This gets the metadata post for the dataset. But it is unusable, as it doesn't contains any links to dark-packages which are the api-objects that contain actual links to image files. For an alternative approach using the search API, see below.

#### Norrköpings Weckobladh

NOTE: The pages in the dataset browser are not sorted chronologically.

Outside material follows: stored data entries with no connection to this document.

This is an optimization exercise on Yosys and OpenROAD, whose aim is small area and a short achievable clock period, not a production implementation.
The RTL was checked by simulation tests, not by an equivalence proof against the original design.
Power and IR drop assume default switching activity.

==> run a <==
// pipelined_fpadder
module pipelined_fpadder (a,b,sub,rm,s,clk,clrn,e);
	input clk, clrn;
	input [15:0] a, b;
	input [1:0] rm;
	input sub;
	input e;
	output reg [15:0] s;
	wire [4:0] ea = a[14:10];
	wire [4:0] eb = b[14:10];
	wire ha = |ea;
	wire hb = |eb;
	wire [10:0] ma = {ha, a[9:0]};
	wire [10:0] mb = {hb, b[9:0]};
	wire [4:0] ee = ea + eb + 5'd17;           
	wire a_ff = &ea, b_ff = &eb;
	wire a_f0 = ~|a[9:0], b_f0 = ~|b[9:0];
	wire a_inf = a_ff & a_f0, b_inf = b_ff & b_f0;
	wire a_nan = a_ff & ~a_f0, b_nan = b_ff & ~b_f0;
	wire is_inf = a_inf | b_inf;
	wire is_nan = a_nan | b_nan | ((sub ^ a[15] ^ b[15]) & a_inf & b_inf);
	wire [8:0] nan9 = (a[8:0] > b[8:0]) ? a[8:0] : b[8:0];
	function [3:0] lz10;
		input [9:0] f;
		reg [15:0] g;
		reg [7:0] h8;
		reg [3:0] h4;
		reg [1:0] h2;
		reg z8, z4, z2;
		begin
			g = {f, 6'b111111};
			z8 = ~|g[15:8];
			h8 = z8 ? g[7:0] : g[15:8];
			z4 = ~|h8[7:4];
			h4 = z4 ? h8[3:0] : h8[7:4];
			z2 = ~|h4[3:2];
			h2 = z2 ? h4[1:0] : h4[3:2];
			lz10 = {z8, z4, z2, ~h2[1]};
		end
	endfunction
	wire [3:0] za = lz10(a[9:0]);
	wire [3:0] zb = lz10(b[9:0]);
	wire [3:0] la = ha ? 4'd0 : za + 4'd1;
	wire [3:0] lb = hb ? 4'd0 : zb + 4'd1;
	wire [4:0] ll = la + lb;
	wire [14:0] psn, pkn;
	wire pncin;
	fp_mul11 mul (.x(ma), .y(mb), .s_hn(psn), .k_hn(pkn), .ncin(pncin));
	reg [13:0] r_sn, r_kn;
	reg r_ncin;
	reg [4:0] r_e;
	reg [4:0] r_ll;
	reg [1:0] r_rm;
	reg r_sign, r_nan, r_inf;
	reg r_v;
	always @(posedge clk or negedge clrn) begin
		if (!clrn) r_v <= 0;
		else if (e) r_v <= 1'b1;
	end
	always @(posedge clk) begin
		if (e) begin
			r_sn <= psn[13:0];    
			r_kn <= pkn[13:0];
			r_ncin <= pncin;
			r_e <= is_nan ? nan9[8:4] : ee;      
			r_ll <= is_nan ? {1'b0, nan9[3:0]} : ll;
			r_rm <= rm;
			r_sign <= a[15] ^ b[15];
			r_nan <= is_nan;
			r_inf <= is_inf;
		end
	end
	wire [15:0] r_cw = {1'b0, r_sn, r_ncin} + {1'b0, r_kn, r_ncin};
	wire [14:0] r_c = ~r_cw[15:1];
	wire [15:0] res;
	wire ez = ~|r_e;
	wire [4:0] mm = {r_e[4:1], r_e[0] | ez};   
	wire r_x = r_ll < mm;
  ...
==> flow/config.mk <==
export PLATFORM = sky130hd
export DESIGN_NAME = pipelined_fpadder
export DESIGN_NICKNAME = pipelined_fpadder
export VERILOG_FILES = /design/flow/design.v
export SDC_FILE = /design/flow/constraint.sdc
export NUM_CORES = 4
export LEC_CHECK = 0
export ABC_AREA = 1
export CAP_MARGIN = 20
export CORE_MARGIN = 2
export CORE_UTILIZATION = 40
export CTS_BUF_LIST = sky130_fd_sc_hd__clkbuf_8
export SETUP_SLACK_MARGIN = 2.8
export SLEW_MARGIN = 20
export SYNTH_HIERARCHICAL = 1
==> flow/constraint.sdc <==
create_clock -name core_clock -period 7.0 [get_ports {clk}]
set_input_delay 1.4000 -clock core_clock [delete_from_list [all_inputs] [get_ports {clk}]]
set_output_delay 1.4000 -clock core_clock [all_outputs]
set_load 0.01 [all_outputs]
standard.sh (not shown) runs the stock make flow with config.mk's settings and CLKGATE_MAP_FILE= SYNTH_SCRIPT=/design/flow/synth_recipe.tcl, a recipe that flattens the netlist after the stock synthesis.
==> flow/flow/run.sh <==
#!/bin/bash
# The standard layout, with plain buffers (not delay buffers) on the ports.
set -euo pipefail
bash standard.sh "BUFFER_PORTS_ARGS=-buffer_cell sky130_fd_sc_hd__buf_1" finish > make_finish.log 2>&1
==> inputs of run b, as changes to run a <==
--- a/flow/design.v
+++ b/flow/design.v
@@ -1,12 +1,12 @@
-module fp_mul11 (x, y, s_hn, k_hn, ncin);
+module fp_mul11 (x, y, s_hi, k_hi, cin);
 	input [10:0] x, y;
-	output [14:0] s_hn, k_hn;
-	output ncin;
+	output [14:0] s_hi, k_hi;
+	output cin;
 	wire pp0_0 = ~(x[0] & y[0]);
 	wire pp0_1 = ~(x[0] & y[1]);
 	wire pp0_2 = ~(x[0] & y[2]);
 	wire pp0_3 = ~(x[0] & y[3]);
 	wire pp0_4 = ~(x[0] & y[4]);
 	wire pp0_5 = ~(x[0] & y[5]);
 	wire pp0_6 = ~(x[0] & y[6]);
 	wire pp0_7 = ~(x[0] & y[7]);
@@ -298,43 +298,40 @@
 	wire s173, k174;
 	fp_fa us173 (k106, s139, k138, s173, k174);
 	wire s175, k176;
 	fp_fa us175 (k110, s141, k140, s175, k176);
 	wire s177, k178;
 	fp_fa us177 (s143, k112, k142, s177, k178);
 	wire s179, k180;
 	fp_fa us179 (pp9_10, pp10_9, k144, s179, k180);
-	wire [21:0] na = {1'b1, k180, k178, k176, k174, k172, k170, k168, k166, k164, k162, k160, k158, k156, k154, k152, k150, k148, k146, s145, pp0_1, pp0_0};
-	wire [21:0] nb = {1'b1, pp10_10, s179, s177, s175, s173, s171, s169, s167, s165, s163, s161, s159, s157, s155, s153, s151, s149, s147, pp2_0, pp1_0, 1'b1};
-	wire [7:0] lo = na[6:0] + nb[6:0] + 1'b1;
-	assign ncin = lo[7];
-	assign s_hn = na[21:7];
-	assign k_hn = nb[21:7];
 	wire [21:0] ra = {1'b0, ~k180, ~k178, ~k176, ~k174, ~k172, ~k170, ~k168, ~k166, ~k164, ~k162, ~k160, ~k158, ~k156, ~k154, ~k152, ~k150, ~k148, ~k146, ~s145, ~pp0_1, ~pp0_0};
 	wire [21:0] rb = {1'b0, ~pp10_10, ~s179, ~s177, ~s175, ~s173, ~s171, ~s169, ~s167, ~s165, ~s163, ~s161, ~s159, ~s157, ~s155, ~s153, ~s151, ~s149, ~s147, ~pp2_0, ~pp1_0, 1'b0};
+	wire [7:0] lo = ra[6:0] + rb[6:0];
+	assign cin = lo[7];
+	assign s_hi = ra[21:7];
+	assign k_hi = rb[21:7];
 endmodule
 module fp_fa (a, b, c, s, co);
 	input a, b, c;
 	output s, co;
 	assign s = a ^ b ^ c;
 	assign co = (a & b) | (a & c) | (b & c);
 endmodule
 module fp_ha (a, b, s, co);
 	input a, b;
 	output s, co;
 	assign s = a ^ b;
 	assign co = a & b;
 endmodule
-module fp_norm (c, sh, x, eb, pay, rm, sign, nan, inf, res);
+module fp_norm (c, sh, x, eb, rm, sign, nan, inf, res);
 	input [14:0] c;       
 	input [3:0] sh;       
 	input x;              
 	input [4:0] eb;       
-	input [8:0] pay;      
 	input [1:0] rm;
 	input sign, nan, inf;
 	output [15:0] res;
 	wire [14:0] t = c << sh;
 	wire d = x & ~t[14];
 	wire [13:0] f0 = d ? t[13:0] : t[14:1];
 	wire rne = ~rm[1] & ~rm[0];
 	wire rup = (~rm[1] & rm[0] & sign) | (rm[1] & ~rm[0] & ~sign);
@@ -366,17 +363,17 @@
 	wire [4:0] ebp = eb + 5'd1;
 	wire [4:0] x0 = d ? ebm : eb;
 	wire [4:0] x1 = d ? eb : ebp;
 	wire [4:0] expo = cout ? x1 : x0;
 	wire e31 = &eb, e30 = (eb == 5'd30), e00 = (eb == 5'd0);
 	wire ovf = f0[13] & (d ? (e00 | (e31 & cout)) : (e31 | (e30 & cout)));
 	wire big = ovf & ~(rne | rup);        
 	assign res =
-		nan ? {1'b1, 5'h1f, 1'b1, pay} :
+		nan ? {1'b1, 5'h1f, 1'b1, eb, sh} :
 		(ovf | inf) ? {sign, 4'hf, ~big, {10{big}}} :
 		{sign, f0[13] ? expo : 5'd0, fr[9:0]};
 endmodule
 `timescale 1ns / 1ps
 module pipelined_fpadder (a,b,sub,rm,s,clk,clrn,e);
 	input clk, clrn;
 	input [15:0] a, b;
 	input [1:0] rm;
@@ -412,55 +409,61 @@
 			h4 = z4 ? h8[3:0] : h8[7:4];
 			z2 = ~|h4[3:2];
 			h2 = z2 ? h4[1:0] : h4[3:2];
 			lz10 = {z8, z4, z2, ~h2[1]};
 		end
 	endfunction
 	wire [3:0] za = lz10(a[9:0]);
 	wire [3:0] zb = lz10(b[9:0]);
-	wire [3:0] la = ha ? 4'd0 : za + 4'd1;
-	wire [3:0] lb = hb ? 4'd0 : zb + 4'd1;
-	wire [4:0] ll = la + lb;
-	wire [14:0] psn, pkn;
-	wire pncin;
-	fp_mul11 mul (.x(ma), .y(mb), .s_hn(psn), .k_hn(pkn), .ncin(pncin));
-	reg [13:0] r_sn, r_kn;
-	reg r_ncin;
-	reg [4:0] r_e;
-	reg [4:0] r_ll;
+	wire ez = ~|ee;
+	wire [4:0] mm = {ee[4:1], ee[0] | ez};     
+	wire [3:0] mc = mm[4] ? 4'd15 : mm[3:0];
+	wire [3:0] zs = ha ? zb : za;
+	wire [4:0] l1 = {1'b0, zs} + 5'd1;
+	wire x1 = l1 < mm;
+	wire [3:0] sh1 = x1 ? l1[3:0] : mc;
+	wire [4:0] eb_1 = x1 ? ee - {1'b0, zs} : {4'd0, ~ez};
+	wire [4:0] zz = {1'b0, za} + {1'b0, zb};
+	wire x2 = zz < 5'd15;
+	wire [3:0] sh2 = (zz > 5'd13) ? 4'd15 : zz[3:0] + 4'd2;
+	wire [4:0] eb_2 = x2 ? 5'd16 - zz : 5'd1;
+	wire both = ~ha & ~hb;
+	wire none = ha & hb;
+	wire ll_lt = none | (both ? x2 : x1);
+	wire [3:0] shc = none ? 4'd0 : both ? sh2 : sh1;
+	wire [4:0] eb1 = none ? ee + 5'd1 : both ? eb_2 : eb_1;
+	wire [14:0] ps, pk;
+	wire pcin;
+	fp_mul11 mul (.x(ma), .y(mb), .s_hi(ps), .k_hi(pk), .cin(pcin));
+	reg [13:0] r_ps, r_pk;
+	reg r_cin;
+	reg [4:0] r_eb;
+	reg [3:0] r_sh;
 	reg [1:0] r_rm;
-	reg r_sign, r_nan, r_inf;
-	reg r_v;
+	reg r_sign, r_x, r_nan, r_inf;
 	always @(posedge clk or negedge clrn) begin
-		if (!clrn) r_v <= 0;
-		else if (e) r_v <= 1'b1;
-	end
-	always @(posedge clk) begin
-		if (e) begin
-			r_sn <= psn[13:0];    
-			r_kn <= pkn[13:0];
-			r_ncin <= pncin;
-			r_e <= is_nan ? nan9[8:4] : ee;      
-			r_ll <= is_nan ? {1'b0, nan9[3:0]} : ll;
+		if (!clrn) begin
+			r_ps <= 0; r_pk <= 0; r_cin <= 0; r_eb <= 0; r_sh <= 0; r_rm <= 0;
+			r_sign <= 0; r_x <= 0; r_nan <= 0; r_inf <= 0;
+		end else if (e) begin
+			r_ps <= ps[13:0];    
+			r_pk <= pk[13:0];
+			r_cin <= pcin;
+			r_eb <= is_nan ? nan9[8:4] : eb1;    
+			r_sh <= is_nan ? nan9[3:0] : shc;
 			r_rm <= rm;
 			r_sign <= a[15] ^ b[15];
+			r_x <= ll_lt;
 			r_nan <= is_nan;
 			r_inf <= is_inf;
 		end
 	end
-	wire [15:0] r_cw = {1'b0, r_sn, r_ncin} + {1'b0, r_kn, r_ncin};
-	wire [14:0] r_c = ~r_cw[15:1];
+	wire [15:0] r_cw = {1'b0, r_ps, r_cin} + {1'b0, r_pk, r_cin};   
+	wire [14:0] r_c = r_cw[15:1];
 	wire [15:0] res;
-	wire ez = ~|r_e;
-	wire [4:0] mm = {r_e[4:1], r_e[0] | ez};   
-	wire r_x = r_ll < mm;
-	wire [4:0] shu = r_x ? r_ll : mm;
-	wire [3:0] r_sh = shu[4] ? 4'd15 : shu[3:0];
-	wire [4:0] r_eb = r_e + 5'd1 - {1'b0, r_sh};
-	fp_norm norm (.c(r_c), .sh(r_sh), .x(r_x), .eb(r_eb), .pay({r_e, r_ll[3:0]}), .rm(r_rm), .sign(r_sign),
+	fp_norm norm (.c(r_c), .sh(r_sh), .x(r_x), .eb(r_eb), .rm(r_rm), .sign(r_sign),
 		.nan(r_nan), .inf(r_inf), .res(res));
-	wire [15:0] res_v = res & {16{r_v}};
 	always @(posedge clk or negedge clrn) begin
 		if (!clrn) s <= 0;
-		else if (e) s <= res_v;
+		else if (e) s <= res;
 	end
 endmodule
==> flow/run.sh (new file) <==
#!/bin/bash
# synth_recipe.tcl (not shown) runs the flow's synth.tcl, then flattens the netlist and writes it again
# the make line also repeats each setting of config.mk as NAME=value (left out here)
make -C /OpenROAD-flow-scripts/flow DESIGN_CONFIG=/design/flow/config.mk WORK_HOME=/design/flow/orfs CLKGATE_MAP_FILE= SYNTH_SCRIPT=/design/flow/synth_recipe.tcl finish
- CTS_BUF_LIST: sky130_fd_sc_hd__clkbuf_8 -> not set
- SETUP_SLACK_MARGIN: 2.8 -> 0.3
removed: flow/flow/run.sh
removed: flow/standard.sh
==> comparison table <==
metric                                        run a        run b
Run status                 timing/DRC/antenna clean  timing/DRC/antenna clean
Final core utilization                        0.470        0.450
Largest stage delay, worst path             0.42 ns      0.79 ns
Post-place instance area                0.00884 mm2  0.00996 mm2
Global-route wire length before repair    35,000 um    40,900 um
HPWL Detailed                             15,800 um    19,200 um
Average cell area after synthesis          7.64 um2     6.89 um2
Power per Cell Area                      389 mW/mm2   295 mW/mm2
1st-pass router iterations                        8            5
P_leak                                   0.00482 uW   0.00532 uW
Worst setup margin                          2.84 ns      1.62 ns
Core Footprint                           0.0217 mm2   0.0228 mm2
Bufs w/o clock                                  119           62
Height of the chip                           152 um       157 um
GR Util All Layers                            0.182        0.207
Area taken by flip-flops and latches    0.00175 mm2  0.00150 mm2
Overall via count from detail_route           7,723        8,383
Buffer share of cell area                    0.0777       0.0573

## separate check: timing with driven ports
In the flow no input, the clock included, has a driving cell. The finished layouts below were timed again as built, in two steps. Step 1: set_driving_cell puts a clkbuf_16 on clk and a buf_2 on each other input, an assumption about the parent block. Step 2, shift: input delay + t, output delay - t, t = (earliest + latest rising clock arrival at the registers) / 2. This alone moves slack from input paths to output paths. a / b / c = ideal / step 1 / step 2; a / b = the first two.
run	shift t [ns]	setup WS [ns]	worst register clock-pin slew, ns	worst data-port slew with drivers (ns)
run a	0.387	2.839 / 2.839 / 2.559	0.08 / 0.08	0.04
run b	0.368	1.621 / 1.639 / 1.271	0.06 / 0.06	0.05
After both steps setup and hold are still met in every run listed. For run b, which loses most, drivers alone change the setup slack by +0.018 ns; drivers and shift together by -0.350 ns.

First page url, offset=0: https://data.kb.se/dataset/m1tnm4cpktxgf28n?offset=0

Final page url, offset=9990: https://data.kb.se/dataset/m1tnm4cpktxgf28n?offset=9990

Number of dark-packages: 9990+10(?)

NOTE: Seems like a very strange coincidence that the total number of dark-packages should be 10000 exactly. 1 dark-package is one number/issue.

#### Aftonbladet

First page url, offset=0: https://data.kb.se/dataset/7mf87n2g5xzjf8r4?offset=0

Final page url, offset=9990: https://data.kb.se/dataset/7mf87n2g5xzjf8r4?offset=9990

NOTE: Yep. Aftonbladet cuts off at 10000 too. That is not a coincidence, but arbitrary. The whole datasets have not been made available.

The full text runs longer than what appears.